Penguin Blade Server Takes A Stab At Entry-Level Clustering

Penguin Computing unveils its BladeRunner blade server, designed to provide a low-cost departmental clustering solution.
Penguin Computing took direct aim at the growing departmental cluster market last week, announcing a new, low-cost BladeRunner blade server running Scyld Beowulf open-source clustering software.

The server, dubbed the "Cluster-in-a-box," is designed to meet the needs of departmental users, carrying an entry level price of under $24,000 for 1 master node and 5 compute nodes. "The Cluster-in-a-Box package complements our already extensive cluster product line by making clustering a viable option for departmental HPC clustering applications and specialized research organizations who have to do more with smaller teams and limited support staff," Enrico Pesatori, chairman and CEO at San Francisco-based Penguin Computing said.

Chris Willard, an IDC analyst who follows the HPC market, says the departmental cluster market does not get as much hype as larger scale cluster systems.
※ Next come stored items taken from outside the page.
== juniper ==
## LearningMachine
module LearningMachine(input clk,rst, start, input [6:0] x1Data,x2Data, input [1:0] tData, output[1:0] signYin, output[13:0] w1,w2,b,Yin,output ReadEn, Ready);
For scale: roughly 980 cells after synthesis, ~89 flip-flops, ~79 I/O pins, about 9000 um2 of cells after synthesis.
clock: 7.66 ns
lec_check: 0
cap_margin: 20
core_margin: 2
core_utilization: 70
cts_cluster_size: 32
slew_margin: 20
run.sh (not shown) runs the stock make flow with config.mk's settings and CLKGATE_MAP_FILE=.
To summarise juniper: no stage aborted, but the layout did not pass its checks, failing on negative setup slack.
For zinc, these inputs were changed with respect to juniper:
- changing CORE_UTILIZATION from 70 to 40
- removing CTS_CLUSTER_SIZE (formerly 32)
- changing the clock period (ns, I/O delays scaled along) from 7.66 to 12.0
Results
- Going from juniper to zinc, non-clock buffer count saw a decrease; total met3 wirelength after detailed routing saw a decrease; final instance area saw a decrease; XOR/XNOR share of the synthesized area saw little to no change; setup total negative slack saw an increase.
- Between zinc and juniper, the worst-case hold slack is lower for juniper.
- zinc: full flow OK, the timing, DRC and antenna checks passed
- Relative to juniper, utilization after layout decreased by 46 points in zinc.
### zinc -> delta
- putting HOLD_SLACK_MARGIN at 0.26 where nothing was set
- putting CTS_CLUSTER_SIZE at 99 where nothing was set
- swapping 2 for 9 in CORE_MARGIN
- putting TNS_END_PERCENT at 5 where nothing was set
- putting CTS_CLUSTER_DIAMETER at 371 where nothing was set
--- outcome ---
- Between delta and zinc, the difference in utilization is negligible.
- As far as count of maximum capacitance violations goes, delta and zinc are indistinguishable; the numbers are identical.
- Final critical path time including I/O delays and setup in delta is 0.018 ns lower than in zinc
- Reported for delta and zinc, flip-flop count turned out identical to the last digit.
- Layout overhead on the synthesized area essentially unchanged between zinc and delta.
- Between zinc and delta, the flow reports total wirelength of the detailed-routed design increasing by a few percent.
- On relative slew slack, zinc loses to delta.
Modified inputs, harbor compared to delta
- clearing HOLD_SLACK_MARGIN, which used to be 0.26
- swapping 40 for 60 in CORE_UTILIZATION
- putting CORE_ASPECT_RATIO at 1.97 where nothing was set
- putting SETUP_SLACK_MARGIN at -1.14 where nothing was set
--- outcome ---
- delta → harbor: clock buffer and inverter area fraction after layout lower, relative max-transition margin lower.
What tundra does differently from harbor at the input level:
- a change of TNS_END_PERCENT from 5 to 80
- a deleted CTS_CLUSTER_SIZE that had been 99
- a deleted CTS_CLUSTER_DIAMETER that had been 371
- an added MAX_ROUTING_LAYER of met4
- a change of CORE_ASPECT_RATIO from 1.97 to 0.67
- a deleted SETUP_SLACK_MARGIN that had been -1.14
- an added CELL_PAD_IN_SITES_GLOBAL_PLACEMENT of 3
- a change of CORE_UTILIZATION from 60 to 18
- an added GPL_ROUTABILITY_DRIVEN of 1
- a change of SLEW_MARGIN from 20 to 10
- an added MIN_ROUTING_LAYER of met1
==> comparison <==
Taking harbor over tundra, the y dimension of the die ratio works out to 0.945.
Per the comparison of tundra with harbor, upper clock frequency limit shows a reduction of 1.8%, clock tree cell share of total cell area shows a reduction of 0.15 points.
> inputs changed (tundra -> maple)
- SLEW_MARGIN changed from 10 to 20
- SETUP_SLACK_MARGIN newly set to -1.14
- GPL_ROUTABILITY_DRIVEN removed (was 1)
- CELL_PAD_IN_SITES_GLOBAL_PLACEMENT removed (was 3)
- CORE_ASPECT_RATIO changed from 0.67 to 1.38
- CTS_CLUSTER_DIAMETER newly set to 371
- TNS_END_PERCENT changed from 80 to 5
- MAX_ROUTING_LAYER removed (was met4)
- CORE_UTILIZATION changed from 18 to 40
- CTS_CLUSTER_SIZE newly set to 99
- MIN_ROUTING_LAYER removed (was met1)
==> results <==
maple: done, clean on timing, DRC and antenna. Re routed wire length: maple is about 20% down on tundra. The area added between synthesis and finish of maple falls short of that of tundra by 5.1 points.


Starting RTL as in the previous note.
## LearningMachine
module LearningMachine(input clk,rst, start, input [6:0] x1Data,x2Data, input [1:0] tData, output[1:0] signYin, output[13:0] w1,w2,b,Yin,output ReadEn, Ready);
Settings: LEC_CHECK=0, CAP_MARGIN=20, CORE_MARGIN=2, CORE_UTILIZATION=8, SLEW_MARGIN=20; clock period 13.7 ns.
The starting point produced a clean layout.
Next try:
--- a/flow/config.mk
+++ b/flow/config.mk
@@ -8,4 +8,4 @@
 export CAP_MARGIN = 20
 export CORE_MARGIN = 2
-export CORE_UTILIZATION = 8
+export CORE_UTILIZATION = 40
 export SLEW_MARGIN = 20
==> flow/constraint.sdc (replaced) <==
create_clock -name core_clock -period 5.92 [get_ports {clk}]
set_input_delay 1.1840 -clock core_clock [delete_from_list [all_inputs] [get_ports {clk}]]
set_output_delay 1.1840 -clock core_clock [all_outputs]
set_load 0.01 [all_outputs]
The changed run finished but failed the layout checks on setup timing; synthesized cell count stays the same; worst hold slack got worse by 0.023 ns; critical path depth decreases by 2; non-clock buffer count increases by 220; count of clock-buffer cells in the layout stays the same; via count increases by about 9%; flip-flop count is unchanged; worst setup slack got worse by 6.1 ns.


Starting RTL as in the previous note.
Settings: LEC_CHECK=0, ABC_AREA=1, CAP_MARGIN=20, CORE_MARGIN=2, CORE_UTILIZATION=72, CTS_CLUSTER_DIAMETER=223, CTS_CLUSTER_SIZE=37, PLACE_DENSITY_LB_ADDON=0.16, SLEW_MARGIN=20; clock period 7.94 ns.
The starting point finished but fails on negative setup slack.
Edit:
--- a/flow/config.mk
+++ b/flow/config.mk
@@ -12,3 +12,2 @@
-export CTS_CLUSTER_DIAMETER = 223
-export CTS_CLUSTER_SIZE = 37
-export PLACE_DENSITY_LB_ADDON = 0.16
+export CTS_CLUSTER_DIAMETER = 400
+export CTS_CLUSTER_SIZE = 100
==> flow/constraint.sdc (replaced) <==
create_clock -name core_clock -period 7.2 [get_ports {clk}]
set_input_delay 1.4400 -clock core_clock [delete_from_list [all_inputs] [get_ports {clk}]]
set_output_delay 1.4400 -clock core_clock [all_outputs]
set_load 0.01 [all_outputs]
Effect:
- The changed run aborted during global routing on DPL-0038
- die area stays the same
- synthesized area stays the same
- synthesized cell count stays the same
Edit:
--- a/flow/config.mk
+++ b/flow/config.mk
@@ -8 +7,0 @@
-export ABC_AREA = 1
@@ -11,3 +10,3 @@
-export CORE_UTILIZATION = 72
-export CTS_CLUSTER_DIAMETER = 400
-export CTS_CLUSTER_SIZE = 100
+export CORE_UTILIZATION = 40
+export GPL_ROUTABILITY_DRIVEN = 0
+export MIN_ROUTING_LAYER = met2
==> flow/constraint.sdc (replaced) <==
create_clock -name core_clock -period 12.0 [get_ports {clk}]
set_input_delay 2.4000 -clock core_clock [delete_from_list [all_inputs] [get_ports {clk}]]
set_output_delay 2.4000 -clock core_clock [all_outputs]
set_load 0.01 [all_outputs]
Outcome: With this change the flow ran to the end with violations: design-rule violations; die size came out higher by 73%; area after synthesis is lower by 2.3%; synthesized cell count went down by 18%.
Edit:
--- a/flow/config.mk
+++ b/flow/config.mk
@@ -9,4 +9,6 @@
-export CORE_MARGIN = 2
-export CORE_UTILIZATION = 40
-export GPL_ROUTABILITY_DRIVEN = 0
-export MIN_ROUTING_LAYER = met2
+export CORE_ASPECT_RATIO = 0.5
+export CORE_MARGIN = 9
+export CORE_UTILIZATION = 42
+export CTS_CLUSTER_DIAMETER = 371
+export CTS_CLUSTER_SIZE = 99
+export SETUP_SLACK_MARGIN = -1.14
@@ -13,0 +16 @@
+export TNS_END_PERCENT = 5
Outcome: With this change the flow passed the timing, DRC and antenna checks; maximum frequency increases by 2.3%; wire length rose by 1.1%; synthesized cell count does not change; non-clock buffer count is lower by 2; utilization came out higher by 2.5 points; count of clock-buffer cells in the layout goes up by 2; worst hold slack stays flat; register-to-register slack is better by 210 ps.


try-sierra:
Starting RTL as in the previous note.
Design LearningMachine, start of the top module:
module LearningMachine(input clk,rst, start, input [6:0] x1Data,x2Data, input [1:0] tData, output[1:0] signYin, output[13:0] w1,w2,b,Yin,output ReadEn, Ready);
export LEC_CHECK = 0
export CAP_MARGIN = 20
export CORE_MARGIN = 9
export CORE_UTILIZATION = 40
export CTS_CLUSTER_DIAMETER = 371
export CTS_CLUSTER_SIZE = 99
export SETUP_SLACK_MARGIN = -1.14
export SLEW_MARGIN = 20
create_clock -name core_clock -period 12.0 [get_ports {clk}]
Input-level comparison between try-xenon and try-sierra:
Settings: a deleted CTS_CLUSTER_DIAMETER that had been 371; a deleted SETUP_SLACK_MARGIN that had been -1.14; a deleted CTS_CLUSTER_SIZE that had been 99; a change of CAP_MARGIN from 20 to 0; an added MAX_ROUTING_LAYER of met4; a change of CORE_MARGIN from 9 to 2.
Findings:
- Of try-sierra and try-xenon, the run reporting the lower post-detailed-routing wire length was try-xenon.
- From try-xenon to try-sierra, number of hold violations in the final report did not move at all.
- ~same sequential share of layout area in try-sierra and try-xenon
- Run comparison: try-sierra slowest stage cell on the critical path sky130_fd_sc_hd__and3b_1; try-xenon slowest stage cell on the critical path sky130_fd_sc_hd__dfrtp_1
- In the reports for try-sierra and try-xenon, the larger ratio of routed vias to standard cells belongs to try-xenon.
- try-xenon against try-sierra: number of clock-tree buffers in the layout held; flop count held.
- Between try-xenon and try-sierra, the antenna diode count figures differ only marginally.
- Relative to try-sierra, global routing usage on met1 has increased by 4.7 points in try-xenon.
- The smallest setup slack after layout reported for try-xenon is smaller than that of try-sierra by 0.020 ns.
## Diff of input files: try-raven against try-xenon
Settings: CORE_ASPECT_RATIO newly set to 0.5; TNS_END_PERCENT newly set to 20; CORE_MARGIN changed from 2 to 9; CTS_CLUSTER_DIAMETER newly set to 371; MAX_ROUTING_LAYER removed (was met4); CORE_UTILIZATION changed from 40 to 67; CTS_CLUSTER_SIZE newly set to 99; CAP_MARGIN changed from 0 to 20; SETUP_SLACK_MARGIN newly set to -1.14.
==> results <==
- On final critical path time including I/O delays and setup, try-xenon beats try-raven.
- On routability congestion estimate, the lower figure sits with try-xenon, not try-raven.
- Going from try-xenon to try-raven, detailed-route wire length per cell grew by more than 10%.
- Between try-xenon and try-raven, the buffer share of cell area does not differ in any meaningful way.
- Sort try-xenon and try-raven by register-to-register slack, ascending, and try-raven comes first.
- Die outline width (try-raven over try-xenon): increase, 28 um
- Per the comparison of try-raven with try-xenon, post-synthesis to final-layout area growth fell 1.5 points; routed wire length up 1400 um; overall die area went down by about 23%; share of the core filled with cells rose 32 points.
- try-raven was carried through to the last stage, and its layout satisfied the timing, DRC and antenna checks.
## Diff of input files: try-ember against try-raven
Settings: clearing TNS_END_PERCENT, which used to be 20; clearing CTS_CLUSTER_SIZE, which used to be 99; clearing SETUP_SLACK_MARGIN, which used to be -1.14; clearing CTS_CLUSTER_DIAMETER, which used to be 371; putting GPL_ROUTABILITY_DRIVEN at 1 where nothing was set; swapping 0.5 for 0.67 in CORE_ASPECT_RATIO; swapping 67 for 40 in CORE_UTILIZATION; putting MIN_ROUTING_LAYER at met2 where nothing was set; swapping 20 for 5 in SLEW_MARGIN.
Notes after the runs:
Taking try-raven as the reference, in try-ember smallest setup slack after layout saw a decrease, cell count +11%, number of detailed-route iterations in the first pass shows an increase of 3.
Relative to try-raven, try-ember degrades global-route wire length before repair.
Relative to try-raven, number of cells on the worst reg-to-reg path has increased by about 6.5% in try-ember.


Starting RTL as in the previous note.
==> flow/config.mk <==
export PLATFORM = sky130hd
export DESIGN_NAME = LearningMachine
export DESIGN_NICKNAME = LearningMachine
export VERILOG_FILES = /design/flow/design.v
export SDC_FILE = /design/flow/constraint.sdc
export NUM_CORES = 4
export LEC_CHECK = 0
export ABC_AREA = 0
export CAP_MARGIN = 20
export CORE_MARGIN = 2
export CORE_UTILIZATION = 72
export CTS_CLUSTER_DIAMETER = 215
export CTS_CLUSTER_SIZE = 32
export PLACE_DENSITY_LB_ADDON = 0.14
export SETUP_SLACK_MARGIN = -0.21
export SLEW_MARGIN = 20
==> flow/constraint.sdc <==
create_clock -name core_clock -period 7.66 [get_ports {clk}]
set_input_delay 1.5320 -clock core_clock [delete_from_list [all_inputs] [get_ports {clk}]]
set_output_delay 1.5320 -clock core_clock [all_outputs]
set_load 0.01 [all_outputs]
The starting point never finished: it broke off in global routing (5_1_grt) with GRT-0232.
==> next run, changes <==
Settings changed: ABC_AREA 0 to default, CORE_UTILIZATION 72 to 39, CTS_CLUSTER_DIAMETER 215 to default, CTS_CLUSTER_SIZE 32 to default, PLACE_DENSITY_LB_ADDON 0.14 to default, SETUP_SLACK_MARGIN -0.21 to default.
Clock period 7.66 ns to 9.33 ns, I/O delays scaled along.
With this change the flow went through all stages and came out clean.
Die size climbs by 81%.
Synthesized cell count stays the same.
Synthesized area is unchanged.
==> next run, changes <==
Settings changed: ABC_AREA from default to 1, CORE_UTILIZATION 39 to 65, TNS_END_PERCENT from default to 15.
Clock period 9.33 ns to 7.63 ns, I/O delays scaled along.
Now the flow finished but failed the layout checks on negative setup slack; maximum frequency came out higher by 13%; hold slack hardly moves; global-route usage is higher by 16 points; synthesized cell count goes up by 22%; sequential share of layout area drops by 2.2 points; cell count rises by 15%; die area goes down by 38%.


## oak
LearningMachine again, from the RTL that the note above started with.
Settings: LEC_CHECK=0, CAP_MARGIN=10, CORE_ASPECT_RATIO=1.51, CORE_MARGIN=6, CORE_UTILIZATION=55, CTS_CLUSTER_DIAMETER=201, CTS_CLUSTER_SIZE=94, GPL_TIMING_DRIVEN=1, HOLD_SLACK_MARGIN=0.15, MAX_ROUTING_LAYER=met4, MIN_ROUTING_LAYER=met1, PLACE_DENSITY=0.75, SLEW_MARGIN=20, TNS_END_PERCENT=5; clock period 9.61 ns.
Looking at the reports, oak completed the entire flow and the layout it produced met the timing, DRC and antenna checks.
Input-level comparison between pine and oak:
- clearing HOLD_SLACK_MARGIN, which used to be 0.15
- clearing PLACE_DENSITY, which used to be 0.75
- putting SETUP_SLACK_MARGIN at 2.25 where nothing was set
- swapping 201 for 26 in CTS_CLUSTER_DIAMETER
- clearing CTS_CLUSTER_SIZE, which used to be 94
- clearing CORE_ASPECT_RATIO, which used to be 1.51
- swapping 55 for 69 in CORE_UTILIZATION
- putting ABC_AREA at 1 where nothing was set
- clearing TNS_END_PERCENT, which used to be 5
- swapping 6 for 2 in CORE_MARGIN
- swapping 9.61 for 7.81 in the clock period (ns, I/O delays scaled along)
[summary]
Status: pine FAILED at global routing (tool error). Going from oak to pine, the aoi/oai-family share of the synthesized area was found to have gone down by 1.7 points. Setup slack after placement in pine is 650 ps lower than in oak. pine against oak: per-instance average area after synthesis down about 16%; half-perimeter wire length after detailed placement up 2.3 mm; standard cell core area down 17%; synthesized chip area reported by yosys up 210 um^2. The adder-cell share of the synthesized area of pine falls short of that of oak by 0.79 points. Relative to oak, overall die area decreased by about 27% in pine. pine vs. oak: die width shows an increase of about 3%; post-synthesis instance area shows an increase of 2.4%; total setup buffers inserted after CTS shows an increase of 75.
Yet for the technical market, Willard said systems under $250,000 accounted for 46 percent of total blade server sales last year, a number he expects to reach 50 percent this year.
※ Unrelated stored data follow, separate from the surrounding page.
// main
module main(clk, buttons, init_cells, leds, rgb, cols, rows);
Size in the first run: roughly 1100 cells after synthesis, about 88 I/O pins, ~12000 sq um of cells after synthesis.
Settings: LEC_CHECK=0, CAP_MARGIN=20, CORE_MARGIN=2, CORE_UTILIZATION=72, CTS_CLUSTER_DIAMETER=80, CTS_CLUSTER_SIZE=47, SETUP_SLACK_MARGIN=0.79, SLEW_MARGIN=20; clock period 3.24 ns.
run.sh (not shown) runs the stock make flow with config.mk's settings and CLKGATE_MAP_FILE=.
The baseline died in global routing (5_1_grt).
Next try:
- CORE_UTILIZATION: 72 -> 40
- CTS_CLUSTER_DIAMETER: 80 -> default
- CTS_CLUSTER_SIZE: 47 -> default
- PLACE_DENSITY: default -> 0.6
- SETUP_SLACK_MARGIN: 0.79 -> default
- clock period: 3.24 -> 4.51 ns (I/O delays scaled with it)
Effect:
- This time the run completed with no timing, DRC or antenna violations
- die area increases by 77%
- synthesized area does not change
- synthesized cell count does not change

## main
main again, from the RTL that the note above started with.
Settings: LEC_CHECK=0, ABC_AREA=1, CAP_MARGIN=20, CORE_ASPECT_RATIO=0.5, CORE_MARGIN=2, CORE_UTILIZATION=69, CTS_CLUSTER_DIAMETER=373, CTS_CLUSTER_SIZE=98, PLACE_DENSITY=0.4, SETUP_SLACK_MARGIN=0.22, SLEW_MARGIN=20, TNS_END_PERCENT=5; clock period 2.53 ns.
Although it ran to completion, main produced a layout that fails the final checks because of negative setup slack.
Changes in the feature branch relative to main:
# main
export LEC_CHECK = 0
export ABC_AREA = 1
export CAP_MARGIN = 20
export CORE_ASPECT_RATIO = 0.5
export CORE_MARGIN = 2
export CORE_UTILIZATION = 69
export CTS_CLUSTER_DIAMETER = 373
export CTS_CLUSTER_SIZE = 98
export PLACE_DENSITY = 0.4
export SETUP_SLACK_MARGIN = 0.22
export SLEW_MARGIN = 20
export TNS_END_PERCENT = 5
create_clock -name core_clock -period 2.53 [get_ports {clk}]
# the feature branch
export LEC_CHECK = 0
export CAP_MARGIN = 20
export CORE_MARGIN = 2
export CORE_UTILIZATION = 66
export PLACE_DENSITY = 0.6
export SLEW_MARGIN = 20
create_clock -name core_clock -period 3.83 [get_ports {clk}]
Findings:
- Summary of main and the feature branch: one run falls short of a clean finish, namely main.
- Nothing crashed in main and all stages finished; the problem is that the final layout failed, the offending checks being negative setup slack.
- Going from main to the feature branch, final instance count without filler cells shrinks by 285.
- main has higher share of synthesized cell area in full adder, half adder and majority cells than the feature branch.
- Between the feature branch and main, it is the feature branch whose pin slew with the least headroom to its limit is higher, by 310 ps.

Starting RTL as in the previous note.
Settings: LEC_CHECK=0, CAP_MARGIN=20, CORE_MARGIN=2, CORE_UTILIZATION=72, CTS_CLUSTER_DIAMETER=80, CTS_CLUSTER_SIZE=42, SETUP_SLACK_MARGIN=0.78, SLEW_MARGIN=20; clock period 3.24 ns.
The starting point aborted during global routing (5_1_grt).
Then changed:
- CORE_UTILIZATION: 72 -> 65
- CTS_CLUSTER_DIAMETER: 80 -> default
- CTS_CLUSTER_SIZE: 42 -> default
- SETUP_SLACK_MARGIN: 0.78 -> default
- clock period: 3.24 -> 5.4 ns (I/O delays scaled with it)
Effect: The new run completed without violations; synthesized area stays the same; synthesized cell count does not change; die area grows by 10%.

v49:
main again, from the RTL that the note above started with.
// main
module main(clk, buttons, init_cells, leds, rgb, cols, rows);
export LEC_CHECK = 0
export ABC_AREA = 1
export CAP_MARGIN = 20
export CORE_MARGIN = 2
export CORE_UTILIZATION = 72
export CTS_CLUSTER_DIAMETER = 104
export CTS_CLUSTER_SIZE = 73
export HOLD_SLACK_MARGIN = 0.29
export PLACE_DENSITY_LB_ADDON = 0.21
export SETUP_SLACK_MARGIN = 0.73
export SLEW_MARGIN = 20
create_clock -name core_clock -period 2.94 [get_ports {clk}]
Tool error DPL-0033 stopped v49 during clock tree synthesis (4_1_cts); no final results.
Input-level comparison between v5 and v49:
diff --git a/flow/config.mk b/flow/config.mk
--- a/flow/config.mk
+++ b/flow/config.mk
@@ -11,6 +11,2 @@
-export CORE_UTILIZATION = 72
-export CTS_CLUSTER_DIAMETER = 104
-export CTS_CLUSTER_SIZE = 73
-export HOLD_SLACK_MARGIN = 0.29
-export PLACE_DENSITY_LB_ADDON = 0.21
-export SETUP_SLACK_MARGIN = 0.73
+export CORE_UTILIZATION = 68
+export SETUP_SLACK_MARGIN = -0.01
==> flow/constraint.sdc <==
create_clock -name core_clock -period 5.4 [get_ports {clk}]
set_input_delay 1.0800 -clock core_clock [delete_from_list [all_inputs] [get_ports {clk}]]
set_output_delay 1.0800 -clock core_clock [all_outputs]
set_load 0.01 [all_outputs]
==> comparison <==
- v5 finished all stages; the layout is clean.
- In the flow results for v49 and v5, the final RePlAce weighted congestion is larger on v49.
- v5 against v49; die area is up by a few percent.
- NOTE: floorplan core density in v5 falls short of that of v49
- Instance area at placement (higher): v49
- Of v5 and v49, it is v5 that has the higher die boundary height.
- v5 vs. v49: share of flip-flops with an asynchronous set or reset about even; total instance count after detailed placement fell 37.
- Re number of instances in the synthesized netlist: no difference whatsoever between v49 and v5.
- Summary of v5 over v49: chip width increased 3.7 um; core area now larger; area of the mapped netlist roughly the same.
For v59, these inputs were changed with respect to v5:
diff --git a/flow/config.mk b/flow/config.mk
--- a/flow/config.mk
+++ b/flow/config.mk
@@ -8 +7,0 @@
-export ABC_AREA = 1
@@ -11,2 +10,2 @@
-export CORE_UTILIZATION = 68
-export SETUP_SLACK_MARGIN = -0.01
+export CORE_UTILIZATION = 70
+export PLACE_DENSITY = 0.6
==> flow/constraint.sdc <==
create_clock -name core_clock -period 4.51 [get_ports {clk}]
set_input_delay 0.9020 -clock core_clock [delete_from_list [all_inputs] [get_ports {clk}]]
set_output_delay 0.9020 -clock core_clock [all_outputs]
set_load 0.01 [all_outputs]
## What came out
- Comparing v59 against v5, there is no change at all in count of boundary I/O pins.
- A critical path capture point of rows[3] is what v59 shows, while rows[4] belongs to v5.
- Diff v5 -> v59: final standard cell area without fillers has increased; final wirelength has decreased.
"It is sort of a case that the [smaller] systems don't get a lot of fanfare, but average sort of throughput technical servers get bought a lot. [Larger systems] get into the press because they are different and produce big numbers," Willard said. "The bottom line for Penguin is that the departmental market is a healthy market to sell into."

Willard says the new BladeRunner product addresses two main concerns of buyers in this market: environmentally friendly designs (meaning they are scalable and take up less space) and preconfigured systems.

The BladeRunner servers support 12 dual-processor blades in a 4U chassis, and they can be configured in a 42U rack with 240 processors. An integrated switch further reduces space and cabling requirements, and the design includes powerful low-voltage Intel Xeon CPUs, which reduce the cost of cooling large server farms..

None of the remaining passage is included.